** GIVEN RECORDS **
- - - - -
--- config.mk ---
export PLATFORM = sky130hd
export DESIGN_NAME = snoop_bus_sequencer
export DESIGN_NICKNAME = d
export VERILOG_FILES = /design/src/rtl/snoop_bus_sequencer.sv
export SDC_FILE = /design/constraint.sdc
export NUM_CORES = 1
export LEC_CHECK = 0
export ABC_AREA = 0
export CAP_MARGIN = 20
export CORE_UTILIZATION = 52
export CTS_CLUSTER_DIAMETER = 40
export DETAILED_ROUTE_END_ITERATION = 8
export PLACE_DENSITY = 0.83
export SYNTH_ARGS = -nofsm -noshare
export SYNTH_HDL_FRONTEND = slang
export SYNTH_SLANG_ARGS = --single-unit
--- constraint.sdc ---
create_clock -name clock -period 5.13 [get_ports clock]
set_input_delay 0.7695 -clock clock [delete_from_list [all_inputs] [get_ports clock]]
set_output_delay 0.7695 -clock clock [all_outputs]
set_load 0.005 [all_outputs]
--- src/rtl/snoop_bus_sequencer.sv ---
// rtl/snoop_bus_sequencer.sv - snoopy bus sequencer: arbitration, timed snoop window, grant-hold limit
module snoop_bus_sequencer #(
    parameter int NUMBER_OF_DEVICES = 4,
    parameter int ARBITRATION_MODE  = 0,
    parameter int SNOOP_WINDOW      = 2,
    parameter int MAX_HOLD_CYCLES   = 0
) (
    input  logic                                 clock,
    input  logic                                 reset,
    input  logic [NUMBER_OF_DEVICES-1:0]         requests,
    input  logic                                 commandValid,
    input  logic [NUMBER_OF_DEVICES-1:0]         sharedOuts,
    output logic [NUMBER_OF_DEVICES-1:0]         grants,
    output logic [$clog2(NUMBER_OF_DEVICES)-1:0] grantedIndex,
    output logic                                 busy,
    output logic                                 sharedIn,
    output logic                                 snoopDone,
    output logic                                 timeout
);
    localparam int IW = $clog2(NUMBER_OF_DEVICES);
    localparam int HW = (MAX_HOLD_CYCLES > 0) ? $clog2(MAX_HOLD_CYCLES + 1) : 1;
    localparam int WW = (SNOOP_WINDOW > 1) ? $clog2(SNOOP_WINDOW) : 1;
    localparam bit HOLD_ENABLED = (MAX_HOLD_CYCLES > 0);
    localparam logic [HW-1:0] HOLD_LAST   = HW'(HOLD_ENABLED ? MAX_HOLD_CYCLES - 1 : 0);
    localparam logic [WW-1:0] WINDOW_LAST = WW'(SNOOP_WINDOW - 1);
    localparam logic [IW-1:0] LAST_DEVICE = IW'(NUMBER_OF_DEVICES - 1);

    typedef enum logic [1:0] {IDLE, GRANTED, SNOOP} stateType;

    stateType      state;
    logic [IW-1:0] rrPointer;
    logic [HW-1:0] holdCount;
    logic [WW-1:0] windowCount;
    logic          accumulator;
    logic [IW-1:0] winnerIdx;
    logic          holdExpired;
    logic          anyShared;

    // Search order starts at the pointer in round-robin mode, at index 0 in fixed-priority mode.
    function automatic logic [IW-1:0] pickWinner(input logic [NUMBER_OF_DEVICES-1:0] req,
                                                 input logic [IW-1:0] ptr);
        logic [IW-1:0] w;
        logic          found;
        int            idx;
        w     = '0;
        found = 1'b0;
        for (int i = 0; i < NUMBER_OF_DEVICES; i++) begin
            idx = (ARBITRATION_MODE == 1) ? i : (int'(ptr) + i) % NUMBER_OF_DEVICES;
            if (!found && req[idx]) begin
                found = 1'b1;
                w     = IW'(idx);
            end
        end
        return w;
    endfunction

    assign winnerIdx   = pickWinner(requests, rrPointer);
    assign holdExpired = HOLD_ENABLED && (holdCount == HOLD_LAST);
    assign anyShared   = |sharedOuts;

    always_ff @(posedge clock) begin
        if (reset) begin
            state        <= IDLE;
            grants       <= '0;
            grantedIndex <= '0;
            busy         <= 1'b0;
            sharedIn     <= 1'b0;
            snoopDone    <= 1'b0;
            timeout      <= 1'b0;
            rrPointer    <= '0;
            holdCount    <= '0;
            windowCount  <= '0;
            accumulator  <= 1'b0;
        end else begin
            snoopDone <= 1'b0;
            timeout   <= 1'b0;
            case (state)
                IDLE: begin
                    if (|requests) begin
                        state        <= GRANTED;
                        grants       <= {{(NUMBER_OF_DEVICES-1){1'b0}}, 1'b1} << winnerIdx;
                        grantedIndex <= winnerIdx;
                        busy         <= 1'b1;
                        holdCount    <= '0;
                        if (ARBITRATION_MODE == 0)
                            rrPointer <= (winnerIdx == LAST_DEVICE) ? '0 : winnerIdx + 1'b1;
                    end
                end
                GRANTED, SNOOP: begin
                    // The hold limit overrides both a window close and a release in the same cycle.
                    if (holdExpired) begin
                        state     <= IDLE;
                        grants    <= '0;
                        busy      <= 1'b0;
                        holdCount <= '0;
                        timeout   <= 1'b1;
                    end else begin
                        holdCount <= holdCount + 1'b1;
                        if (state == SNOOP) begin
                            if (windowCount == WINDOW_LAST) begin
                                sharedIn  <= accumulator | anyShared;
                                snoopDone <= 1'b1;
                                state     <= GRANTED;
                            end else begin
                                accumulator <= accumulator | anyShared;
                                windowCount <= windowCount + 1'b1;
                            end
                        end else if (!requests[grantedIndex]) begin
                            state     <= IDLE;
                            grants    <= '0;
                            busy      <= 1'b0;
                            holdCount <= '0;
                        end else if (commandValid) begin
                            state       <= SNOOP;
                            accumulator <= 1'b0;
                            windowCount <= '0;
                        end
                    end
                end
                default: state <= IDLE;
            endcase
        end
    end
endmodule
- - - - -
** TASK GOAL **
State, as a number only, how many lines in the entries include "else".

** RESULT OF THE EXERCISE **
5